Anyway, practically expiring from heat and exhaustion we collapsed into a trendy brasserie on Rue de la Universite, where Mrs O Senior ducked off to use the facilities. The clientele were the types who needed to wear sunglasses indoors at lunchtime, you know, the Donatella Versace orange tans and white jeans look. Rumpled and persipiring faintly, perhaps we two did not fit in, but we were prepared to pay the ridiculous €7 they charged for water. While I waited, I decided not to call the waiter but indulged in an experiment to see if he would deign to acknowledge me. He didn't and so we walked out waterless but having scored the facilities for free and a moral victory over Snobisme. His huffy sniffs accompanied us around the corner to the Tower, where my mother-in-law got to fulfil her dream of standing underneath it. Then we had a large ice-cream and got on a batobus to recover from the experience.

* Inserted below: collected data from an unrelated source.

This design comes from an exercise in tuning for small area and a short achievable clock period on the open sky130 flow, not from production work.
RTL that was checked went through simulation tests only; none was proved equivalent to the original.
For run 7, only the layout was checked, not whether the RTL still works.
Power and IR drop assume default switching activity.

$ cat flow/design.v
`default_nettype none
package coreSvcPkg;
	typedef struct packed {
		logic [3-1:0] size;
		logic [8-1:0]  tag;
		logic [64-1:0] data;
	} returnBeat_t;
	typedef struct packed {
		logic req;
		logic ena;
		logic ack;
	} intCtrl_t;
	typedef struct packed {
		logic empty;
		logic bkpt;
	} coreState_t;
endpackage
`default_nettype wire
`timescale 1ns/1ps
`default_nettype none
module returnFifo #(
	parameter int depth = 16
) (
	input  logic                    EXTCLK,
	input  logic                    rstN,
	input  logic                    wr,
	input  coreSvcPkg::returnBeat_t wrBeat,
	input  logic                    rdNow,
	output logic [depth-1:0]        rdSel,
	output logic [depth*(3+8+64)-1:0] memFlat,
	output logic                    notEmpty,
	output logic                    notEmptyNext,
	output logic                    full,
	output logic                    fullOut
);
	localparam int beatW = 3 + 8 + 64;
	localparam int cntW = $clog2(depth) + 1;
	logic [beatW-1:0] mem [0:depth-1];
	logic [depth-1:0] wrPtr;
	logic [depth-1:0] rdPtr;
	logic [depth-1:0] wrPtrNext;
	logic [depth-1:0] rdPtrNext;
	logic [cntW-1:0]  count;
	logic [cntW-1:0]  countNext;
	logic             oneLeft;
	logic             oneLeftNext;
	logic             fullNext;
	logic             doWr;
	assign doWr = wr & ~full;
	assign wrPtrNext = doWr ? {wrPtr[depth-2:0], wrPtr[depth-1]} : wrPtr;
	assign rdPtrNext = rdNow ? {rdPtr[depth-2:0], rdPtr[depth-1]} : rdPtr;
	always_comb
	begin
		case ({doWr, rdNow})
			2'b10: countNext = count + 1'b1;
			2'b01: countNext = count - 1'b1;
			default: countNext = count;
		endcase
	end
	assign notEmptyNext = doWr | (notEmpty & ~(rdNow & oneLeft));
	assign fullNext = (full & ~rdNow) | (doWr & ~rdNow & (count == cntW'(depth - 1)));
	always_comb
	begin
		case ({doWr, rdNow})
			2'b10: oneLeftNext = ~notEmpty;
			2'b01: oneLeftNext = (count == cntW'(2));
			default: oneLeftNext = oneLeft;
		endcase
	end
	assign rdSel = rdPtr & {depth{rdNow}};
	genvar i;
	generate
		for (i = 0; i < depth; i++) begin : g_ent
			assign memFlat[i*beatW +: beatW] = mem[i];
			always_ff @(posedge EXTCLK)
			begin
				if (wrPtr[i] & ~full)
					mem[i] <= wrBeat;
			end
		end
	endgenerate
	always_ff @(posedge EXTCLK or negedge rstN)
	begin
		if (!rstN)
		begin
			wrPtr <= depth'(1);
			rdPtr <= depth'(1);
			count <= '0;
			notEmpty <= 1'b0;
			full <= 1'b0;
			oneLeft <= 1'b0;
			fullOut <= 1'b0;
		end
		else
		begin
			wrPtr <= wrPtrNext;
			rdPtr <= rdPtrNext;
			count <= countNext;
			notEmpty <= notEmptyNext;
			full <= fullNext;
			oneLeft <= oneLeftNext;
			fullOut <= (countNext == cntW'(depth));
		end
	end
endmodule
`default_nettype wire
`timescale 1ns/1ps
`default_nettype none
module returnArbiter #(
	parameter int depth = 16
) (
	input  logic                    EXTCLK,
	input  logic                    rstN,
	input  logic                    netWr,
	input  coreSvcPkg::returnBeat_t netWrBeat,
	output logic                    netFull,
	input  logic                    streamNotEmpty,
	input  logic                    streamNotEmptyNext,
	input  logic [depth-1:0]        streamSel,
	input  logic [depth*(3+8+64)-1:0] streamMem,
	output logic                    streamRd,
	input  logic                    localDrdy,
	input  coreSvcPkg::returnBeat_t localBeat,
	output logic                    localRd,
	output logic                    coreDrdy,
	output coreSvcPkg::returnBeat_t coreBeat
);
	localparam int beatW = 3 + 8 + 64;
	logic             netSel;
	logic             localBusy;
	logic             localSel;
	logic [beatW-1:0] netHead;
	logic [beatW-1:0] nextBeat;
	assign netFull = 1'b0;
	always_ff @(posedge EXTCLK or negedge rstN)
	begin
		if (!rstN)
		begin
			netSel <= 1'b0;
			streamRd <= 1'b0;
			localBusy <= 1'b0;
		end
		else
		begin
			netSel <= netWr;
			streamRd <= ~netWr & streamNotEmptyNext;
			localBusy <= netWr | streamNotEmptyNext;
		end
	end
	always_ff @(posedge EXTCLK)
		netHead <= netWrBeat;
	assign localRd = ~localBusy & localDrdy;
	assign localSel = ~netSel & ~streamNotEmpty;
	always_comb
	begin
		nextBeat = ({beatW{netSel}} & netHead) | ({beatW{localSel}} & localBeat);
		for (int i = 0; i < depth; i++)
			nextBeat = nextBeat | ({beatW{streamSel[i]}} & streamMem[i*beatW +: beatW]);
	end
	always_ff @(posedge EXTCLK or negedge rstN)
	begin
		if (!rstN)
			coreDrdy <= 1'b0;
		else
			coreDrdy <= localBusy | localDrdy;
	end
	always_ff @(posedge EXTCLK)
		coreBeat <= nextBeat;
endmodule
`default_nettype wire
`timescale 1ns/1ps
`default_nettype none
module tickGen #(
	parameter int scale = 20
) (
	input  logic EXTCLK,
	input  logic rstN,
	output logic tickPulse
);
	localparam int cntW = $clog2(scale);
	logic [cntW-1:0] cnt;
	logic            lastCycle;
	assign lastCycle = (cnt == cntW'(scale - 1));
	always_ff @(posedge EXTCLK or negedge rstN)
	begin
		if (!rstN)
		begin
			cnt <= '0;
			tickPulse <= 1'b0;
		end
		else
		begin
			cnt <= lastCycle ? '0 : cnt + 1'b1;
			tickPulse <= lastCycle;
		end
	end
endmodule
`default_nettype wire
`timescale 1ns/1ps
`default_nettype none
module intSequencer (
	input  logic                   EXTCLK,
	input  logic                   rstN,
	input  coreSvcPkg::intCtrl_t   intCtrl,
	input  coreSvcPkg::coreState_t coreState,
	output logic                   coreStop,
	output logic                   msgIntReq
);
	logic pendingReg;
	logic intPending;
	logic reqSent;
	logic fire;
	assign intPending = pendingReg & intCtrl.ena;
	assign coreStop = intPending;
	assign fire = intPending & coreState.empty & ~coreState.bkpt & ~reqSent;
	always_ff @(posedge EXTCLK or negedge rstN)
	begin
		if (!rstN)
		begin
			pendingReg <= 1'b0;
			reqSent <= 1'b0;
			msgIntReq <= 1'b0;
		end
		else
		begin
			pendingReg <= (intPending | intCtrl.req) & ~intCtrl.ack & intCtrl.ena;
			reqSent <= (reqSent | fire) & intPending;
			msgIntReq <= fire;
		end
	end
endmodule
`default_nettype wire
`timescale 1ns/1ps
`default_nettype none
module coreSvc (
	input  logic                    EXTCLK,
	input  logic                    rstN,
	input  logic                    streamWr,
	input  coreSvcPkg::returnBeat_t streamWrBeat,
	output logic                    streamFull,
	input  logic                    netWr,
	input  coreSvcPkg::returnBeat_t netWrBeat,
	output logic                    netFull,
	input  logic                    localDrdy,
	input  coreSvcPkg::returnBeat_t localBeat,
	output logic                    localRd,
	output logic                    coreDrdy,
	output coreSvcPkg::returnBeat_t coreBeat,
	output logic                    tickPulse,
	input  coreSvcPkg::intCtrl_t    intCtrl,
	input  coreSvcPkg::coreState_t  coreState,
	output logic                    coreStop,
	output logic                    msgIntReq
);
	localparam int depth = 16;
	localparam int beatW = 3 + 8 + 64;
	logic [depth-1:0]       streamSel;
	logic [depth*beatW-1:0] streamMem;
	logic                   streamNotEmpty;
	logic                   streamNotEmptyNext;
	logic                   streamRd;
	returnFifo streamFifo (.EXTCLK(EXTCLK), .rstN(rstN), .wr(streamWr), .wrBeat(streamWrBeat),
		.rdNow(streamRd), .rdSel(streamSel), .memFlat(streamMem),
		.notEmpty(streamNotEmpty), .notEmptyNext(streamNotEmptyNext), .full(), .fullOut(streamFull));
	returnArbiter arbiter (.EXTCLK(EXTCLK), .rstN(rstN),
		.netWr(netWr), .netWrBeat(netWrBeat), .netFull(netFull),
		.streamNotEmpty(streamNotEmpty), .streamNotEmptyNext(streamNotEmptyNext),
		.streamSel(streamSel), .streamMem(streamMem), .streamRd(streamRd),
		.localDrdy(localDrdy), .localBeat(localBeat), .localRd(localRd),
		.coreDrdy(coreDrdy), .coreBeat(coreBeat));
	tickGen tick (.EXTCLK(EXTCLK), .rstN(rstN), .tickPulse(tickPulse));
	intSequencer intSeq (.EXTCLK(EXTCLK), .rstN(rstN), .intCtrl(intCtrl),
		.coreState(coreState), .coreStop(coreStop), .msgIntReq(msgIntReq));
endmodule
`default_nettype wire
$ cat flow/flow/run.sh
#!/bin/bash
# The standard layout (standard.sh, unchanged synthesis) with two changes:
#  - port buffers made from buf_2 instead of the resizer's default pick
#  - clock tree sinks clustered by 25 within 200 um, without dummy loads
cp standard.sh standard_sh.txt.log
export BUFFER_PORTS_ARGS="-buffer_cell sky130_fd_sc_hd__buf_2"
export CTS_ARGS="-sink_clustering_enable -repair_clock_nets -sink_clustering_size 25 -sink_clustering_max_diameter 200 -dont_use_dummy_load"
bash standard.sh > standard.log 2>&1
$ cat flow/standard.sh
#!/bin/bash
# synth_recipe.tcl (not shown) runs the flow's synth.tcl, then flattens the netlist and writes it again
# the make line also repeats each setting of config.mk as NAME=value (left out here)
make -C /OpenROAD-flow-scripts/flow DESIGN_CONFIG=/design/flow/config.mk WORK_HOME=/design/flow/orfs CLKGATE_MAP_FILE= SYNTH_SCRIPT=/design/flow/synth_recipe.tcl "${@:-finish}"
$ cat flow/config.mk
export PLATFORM = sky130hd
export DESIGN_NAME = coreSvc
export DESIGN_NICKNAME = coreSvc
export VERILOG_FILES = /design/flow/design.v
export SDC_FILE = /design/flow/constraint.sdc
export NUM_CORES = 4
export LEC_CHECK = 0
export CAP_MARGIN = 20
export CORE_MARGIN = 2
export CORE_UTILIZATION = 40
export SETUP_SLACK_MARGIN = 1.9
export SLEW_MARGIN = 20
$ cat flow/constraint.sdc
create_clock -name core_clock -period 4.0 [get_ports {EXTCLK}]
set_input_delay 0.8000 -clock core_clock [delete_from_list [all_inputs] [get_ports {EXTCLK}]]
set_output_delay 0.8000 -clock core_clock [all_outputs]
set_load 0.01 [all_outputs]
==> results of run 1 <==
cells by family after synthesis:
| kind of cell | share of synthesized area (%) |
|---|---|
| other cells | 0.007643 |
| fa+ha+maj | 0.1938 |
| simple gates | 2.234 |
| flops | 82.32 |
| buf+inv | 1.793 |
| xor+xnor | 0.07142 |
| mux | 0.1760 |
| compound gates | 13.20 |
layer usage:
metal,routed length [um],track usage [%]
met2,68830,36.72
met1,58950,31.21
met5,67,0
met4,3562,5.619
met3,13200,3.743
stage by stage:
step                power, mW  utilization, %  setup slack [ns]  hold slack [ns]
detailed placement      17.20           43.40            0.9482           0.4306
global route            24.84           45.36             1.681           0.1780
finish                  24.17           45.36             1.714           0.2065
global placement        17.15           43.40            0.9720           0.4207
CTS                     24.28           45.16             1.656           0.1715
floorplan               16.69               -             1.095           0.4109
cell type report:
type / instances / area share (%)
Sequential cell: 1404 / 73.27
Timing Repair Buffer: 434 / 5.435
Multi-Input combinational cell: 993 / 14.54
Clock buffer: 66 / 2.991
Tap cell: 1625 / 3.683
Inverter: 10 / 0.07252
Antenna cell: 2 / 0.009065
power groups by stage:
stage / sequential (mW) / combinational, mW / clock, mW
floorplan: 16.4 / 0.290 / 0
global placement: 16.4 / 0.752 / 0
detailed placement: 16.4 / 0.797 / 0
CTS: 16.1 / 0.820 / 7.39
global route: 16.1 / 0.923 / 7.83
finish: 16.1 / 0.854 / 7.24
worst max-delay path: stages, from the launching register on:
cell	delay, ns
dfrtp_2	0.79
and2_4	0.85
a22o_1	0.27
a221oi_1	0.06
nand4_1	0.16
worst paths after layout:
path / from / endpoint / slack [ns]
max: streamFifo.rdPtr[14]$_DFFE_PN0P_ / arbiter.coreBeat[56]$_DFF_P_ / 1.71
min: netWrBeat[55] / arbiter.netHead[55]$_DFF_P_ / 0.21
max reg2reg: streamFifo.rdPtr[14]$_DFFE_PN0P_ / arbiter.coreBeat[56]$_DFF_P_ / 1.71
min reg2reg: intSeq.reqSent$_DFF_PN0_ / intSeq.msgIntReq$_DFF_PN0_ / 0.44
max in group asynchronous: rstN / streamFifo.wrPtr[0]$_DFFE_PN1P_ / 2.86
min in group asynchronous: rstN / tick.cnt[2]$_DFF_PN0_ / 0.22
state kept, by name (all words and copies together), names as in the netlist, 5 cells and up:
register / flops
streamFifo.count: 5
streamFifo.wrPtr: 16
streamFifo.mem: 1200
arbiter.coreBeat: 75
tick.cnt: 5
streamFifo.rdPtr: 16
arbiter.netHead: 75
placed cells by master, fill, tap and decap left out, types with 5 or more instances in the layout:
master / n
clkbuf_16: 66
mux2_2: 5
nand4_1: 55
a41o_1: 57
and2_4: 7
buf_16: 5
buf_6: 12
and2_2: 5
dfxtp_1: 146
nand3_1: 5
a221oi_2: 21
inv_1: 6
nand4b_1: 18
dfrtp_1: 36
edfxtp_1: 1200
nand2_1: 54
buf_4: 72
a22o_1: 166
a31oi_1: 18
nor2b_4: 16
a21o_1: 12
nor2b_2: 5
a22oi_1: 345
buf_2: 314
dfrtp_4: 12
buf_12: 30
nor2_1: 7
a221oi_1: 144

There is one memento I always love to leave Paris with and I have them again. The last time I had them it was because my mother – a virulent tourist – made me do every room of the Louvre and the Musee D'Orsay in one day. This time they are my fault, because I didn't take the Metro or a taxi or a batobus to get to the bloody Tower. I am proud to say that through extreme walking, and commitment to seeing it all and soaking up the atmosphere, I have gained my traditional Paris badge of honour: blisters on the SOLES of my feet.